Records provided:
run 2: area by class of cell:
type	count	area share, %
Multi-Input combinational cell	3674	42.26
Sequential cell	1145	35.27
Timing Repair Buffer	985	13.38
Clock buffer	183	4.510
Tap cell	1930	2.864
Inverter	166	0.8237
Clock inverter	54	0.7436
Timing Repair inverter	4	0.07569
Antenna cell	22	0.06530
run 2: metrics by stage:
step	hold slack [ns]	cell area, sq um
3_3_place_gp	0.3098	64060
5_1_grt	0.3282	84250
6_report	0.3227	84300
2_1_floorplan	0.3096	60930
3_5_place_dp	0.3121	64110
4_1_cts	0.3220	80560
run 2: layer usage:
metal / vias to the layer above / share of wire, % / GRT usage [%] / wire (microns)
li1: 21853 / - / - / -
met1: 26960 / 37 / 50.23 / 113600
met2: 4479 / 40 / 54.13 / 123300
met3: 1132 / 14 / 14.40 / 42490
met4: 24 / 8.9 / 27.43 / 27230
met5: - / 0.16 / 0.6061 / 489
From an optimization exercise on the open Yosys and OpenROAD flow, aimed at small area and a short achievable clock period; shortcuts taken in it are not production practice. Only simulation tests tie the RTL to the original design; equivalence was not proved.

==> v34: inputs <==
Design MIPS_Single_Cycle, start of the top module:
module MIPS_Single_Cycle
#(
	parameter DATA_WIDTH 	= 32
)
(
	input clk,
	input reset,
	input PCWrite, IorD, IRWrite, MemtoReg, RegWrite, ALUSrcA, CUS,
	input [1:0] ALUSrcB,
	input [3:0] ALUControl,
	input PCSrc,
	input  [31:0] mem_rdata,
	output [31:0] mem_addr,
	output [31:0] mem_wdata
	);
export LEC_CHECK = 0
export CAP_MARGIN = 20
export CORE_MARGIN = 2
export CORE_UTILIZATION = 40
export CTS_BUF_LIST = sky130_fd_sc_hd__clkbuf_16
export CTS_CLUSTER_DIAMETER = 65
export CTS_CLUSTER_SIZE = 28
export SETUP_SLACK_MARGIN = 2.5
export SLEW_MARGIN = 20
export SYNTH_HIERARCHICAL = 1
export TNS_END_PERCENT = 5
create_clock -name core_clock -period 5.0 [get_ports {clk}]
run.sh (not shown) runs the stock make flow with config.mk's settings and CLKGATE_MAP_FILE= SYNTH_SCRIPT=/design/flow/synth_recipe.tcl, a recipe that flattens the netlist after the stock synthesis.
==> v17 (differences from v34) <==
--- a/flow/design.v
+++ b/flow/design.v
@@ -28,25 +28,28 @@
 );
 	assign y = ~&a;
 endmodule
 module alu_opnd (
 	input  [31:0] A, PC, B, SE,
 	input         srca,
-	input         a_ok, pc_ok, se_ok,
+	input         a_ok,
 	input  [1:0]  srcb,
 	input  [31:0] binv,
 	output [31:0] sa,
 	output [31:0] bx
 );
-	wire   s_b  = ~srcb[1] & ~srcb[0];
-	wire   s_1  = ~srcb[1] &  srcb[0];
-	wire   s_se =  srcb[1] & ~srcb[0] & se_ok;
-	wire   s_s2 =  srcb[1] &  srcb[0] & se_ok;
-	wire [31:0] sb = (B & {32{s_b}}) | {31'h0, s_1} | (SE & {32{s_se}}) |
-	                 ({SE[29:0], 2'b00} & {32{s_s2}});
-	wire   s_pc = srca & pc_ok;
+	reg [31:0] sb;
+	always @(*) begin
+		case (srcb)
+			2'b00: sb = B;
+			2'b01: sb = 32'h1;
+			2'b10: sb = SE;
+			2'b11: sb = {SE[29:0], 2'b00};
+		endcase
+	end
+	wire   s_pc = srca;
 	wire   s_a  = ~srca & a_ok;
 	assign sa = (PC & {32{s_pc}}) | (A & {32{s_a}});
 	assign bx = sb ^ binv;
 endmodule
 module alu_xnor (
 	input  [31:0] a, b,
@@ -441,17 +444,17 @@
 	reg  [31:1] we;
 	wire [31:1] sel1, sel2;
 	wire [31:0] rd1, rd2;
 	integer i;
 	always @(*) begin
 		for (i = 1; i < 32; i = i + 1) begin
-			we[i]   = RegWrite & live & (wa == i);
+			we[i]   = RegWrite & (wa == i);
 		end
 	end
-	rd_dec u_dec1 (.ra(ra1), .en(live), .valid(rf_valid), .sel(sel1));
-	rd_dec u_dec2 (.ra(ra2), .en(live), .valid(rf_valid), .sel(sel2));
+	rd_dec u_dec1 (.ra(ra1), .valid(rf_valid), .sel(sel1));
+	rd_dec u_dec2 (.ra(ra2), .valid(rf_valid), .sel(sel2));
 	rf_read u_rd1 (.q(rf), .sel(sel1), .d(rd1));
 	rf_read u_rd2 (.q(rf), .sel(sel2), .d(rd2));
 	reg [32*32-1:32] rf_next;
 	always @(*) begin
 		for (i = 1; i < 32; i = i + 1)
 			rf_next[i*32 +: 32] = (wd & {32{we[i]}}) | (rf[i*32 +: 32] & {32{~we[i]}});
@@ -474,13 +477,13 @@
 		for (gq = 0; gq < 4; gq = gq + 1) begin : bq
 			alu_binv u (.op(ALUControl[2:0]), .binv(binv_q[gq]));
 		end
 	endgenerate
 	wire [31:0] binv_v = {{8{binv_q[3]}}, {8{binv_q[2]}}, {8{binv_q[1]}}, {8{binv_q[0]}}};
 	wire [31:0] sa, bx, pn, gn;
-	alu_opnd u_opnd (.A(A), .PC(PC), .B(B), .SE(SignImm), .srca(ALUSrcA), .a_ok(live), .pc_ok(live), .se_ok(live),
+	alu_opnd u_opnd (.A(A), .PC(PC), .B(B), .SE(SignImm), .srca(ALUSrcA), .a_ok(live),
 	                 .srcb(ALUSrcB), .binv(binv_v), .sa(sa), .bx(bx));
 	alu_xnor u_xnor (.a(sa), .b(bx), .pn(pn));
 	alu_gen  u_gen  (.a(sa), .b(bx), .cin(cin), .gn(gn));
 	wire [31:0] g1, p1, g2n, p2n, g3, p3, g4n, p4n, g5, p5;
 	ks_n2p #(.D(1))  u_l1 (.gn(gn),  .pn(pn),  .g(g1),  .p(p1));
 	ks_p2n #(.D(2))  u_l2 (.g(g1),   .p(p1),   .gn(g2n), .pn(p2n));
@@ -492,44 +495,43 @@
 	wire        pc_alu   = PCWrite & ~PCSrc;
 	wire        pc_out   = PCWrite & PCSrc;
 	wire        pc_out_l = pc_out & live;
 	wire [31:0] r_c0, r_c1, pc_c0, pc_c1;
 	alu_pre u_pre (.pn(pn), .g(g), .ALUOut(ALUOut), .PC(PC),
 	               .s_g(s_g), .s_p(s_p), .s_sum(s_sum), .pc_alu(pc_alu),
-	               .pc_out_l(pc_out_l), .pc_keep(~pc_out & live),
+	               .pc_out_l(pc_out_l), .pc_keep(~pc_out),
 	               .r_c0(r_c0), .r_c1(r_c1), .pc_c0(pc_c0), .pc_c1(pc_c1));
 	wire [31:0] ALUResult, pc_next;
 	alu_tail u_tail (.c(carry), .r0(r_c0), .r1(r_c1), .q0(pc_c0), .q1(pc_c1),
 	                 .r(ALUResult), .q(pc_next));
 	always @(posedge clk or negedge reset) begin
-		if (!reset)
-			B <= 32'h0;
-		else
-			B <= rd2;
-	end
-	wire [31:0] ir_next = IRWrite ? mem_rdata : (IR & {32{live}});
-	always @(posedge clk) begin
-		PC <= pc_next;
-		IR <= ir_next;
+		if (!reset) begin
+			PC     <= 32'h0;
+			IR     <= 32'h0;
+			B      <= 32'h0;
+		end else begin
+			PC     <= pc_next;
+			if (IRWrite) IR <= mem_rdata;
+			B      <= rd2;
+		end
 	end
 	always @(posedge clk) begin
 		MDR    <= mem_rdata;
 		A      <= rd1;
 		ALUOut <= ALUResult;
 	end
 	wire [31:0] addr_o, addr_p;
 	wire [3:0]  iord_n, iord_p;
-	nor_s u_in0 (.a(IorD), .b(live_n), .y(iord_n[0]));
-	nor_s u_in1 (.a(IorD), .b(live_n), .y(iord_n[1]));
-	nor_s u_in2 (.a(IorD), .b(live_n), .y(iord_n[2]));
-	nor_s u_in3 (.a(IorD), .b(live_n), .y(iord_n[3]));
-	wire  iord_l = ~IorD;
-	nor_s u_ip0 (.a(iord_l), .b(live_n), .y(iord_p[0]));
-	nor_s u_ip1 (.a(iord_l), .b(live_n), .y(iord_p[1]));
-	nor_s u_ip2 (.a(iord_l), .b(live_n), .y(iord_p[2]));
-	nor_s u_ip3 (.a(iord_l), .b(live_n), .y(iord_p[3]));
+	inv_s u_in0 (.a(IorD), .y(iord_n[0]));
+	inv_s u_in1 (.a(IorD), .y(iord_n[1]));
+	inv_s u_in2 (.a(IorD), .y(iord_n[2]));
+	inv_s u_in3 (.a(IorD), .y(iord_n[3]));
+	nor_s u_ip0 (.a(iord_n[0]), .b(live_n), .y(iord_p[0]));
+	nor_s u_ip1 (.a(iord_n[1]), .b(live_n), .y(iord_p[1]));
+	nor_s u_ip2 (.a(iord_n[2]), .b(live_n), .y(iord_p[2]));
+	nor_s u_ip3 (.a(iord_n[3]), .b(live_n), .y(iord_p[3]));
 	nand_vv u_am_o (.a(ALUOut), .b({{8{iord_p[3]}}, {8{iord_p[2]}}, {8{iord_p[1]}}, {8{iord_p[0]}}}), .y(addr_o));
 	nand_vv u_am_p (.a(PC),     .b({{8{iord_n[3]}}, {8{iord_n[2]}}, {8{iord_n[1]}}, {8{iord_n[0]}}}), .y(addr_p));
 	nand_vv u_am   (.a(addr_o), .b(addr_p), .y(mem_addr));
 	assign mem_wdata = B;
 endmodule
 module rf_read (
@@ -597,19 +599,18 @@
 	output y
 );
 	assign y = ~(a | b);
 endmodule
 module rd_dec (
 	input  [4:0]  ra,
-	input         en,
 	input  [31:1] valid,
 	output [31:1] sel
 );
 	wire [3:0] hi;
 	wire [7:0] lo;
-	predec2 u_hi (.a(ra[4:3]), .en(en), .y(hi));
+	predec2 u_hi (.a(ra[4:3]), .y(hi));
 	predec3 u_lo (.a(ra[2:0]), .y(lo));
 	wire [31:0] hi_x, lo_x;
 	genvar i;
 	generate
 		for (i = 0; i < 32; i = i + 1) begin : x
 			assign hi_x[i] = hi[i / 8];
@@ -617,16 +618,15 @@
 		end
 	endgenerate
 	and3_v u_sel (.a(valid), .b(hi_x[31:1]), .c(lo_x[31:1]), .y(sel));
 endmodule
 module predec2 (
 	input  [1:0] a,
-	input        en,
 	output [3:0] y
 );
-	assign y = {3'b000, en} << a;
+	assign y = 4'b0001 << a;
 endmodule
 module predec3 (
 	input  [2:0] a,
 	output [7:0] y
 );
 	assign y = 8'b00000001 << a;
CTS_CLUSTER_DIAMETER = 60   (was 65)
CTS_CLUSTER_SIZE = 24   (was 28)
TNS_END_PERCENT = 30   (was 5)
==> run_results.csv <==
group,metric,value,unit
run_status,outcome,"finished clean",
clock_network,post-cts-setup-buffers,85,
critical_path,critPathLaunchType,"register",
clock_network,cts_made_buffers,81,
power_and_ir_drop,power.share.clock,0.329,
critical_path,crit_path_frequent_cell,"buf_12",
die,start_util,0.403,
timing,fmax,0.315,GHz
global_route,first_global_vias,39103,
route,wl_met3,25700,um
the above is filed under v34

Exercise brief: Show every line from the listing that contains "export".

Task output:
export LEC_CHECK = 0
export CAP_MARGIN = 20
export CORE_MARGIN = 2
export CORE_UTILIZATION = 40
export CTS_BUF_LIST = sky130_fd_sc_hd__clkbuf_16
export CTS_CLUSTER_DIAMETER = 65
export CTS_CLUSTER_SIZE = 28
export SETUP_SLACK_MARGIN = 2.5
export SLEW_MARGIN = 20
export SYNTH_HIERARCHICAL = 1
export TNS_END_PERCENT = 5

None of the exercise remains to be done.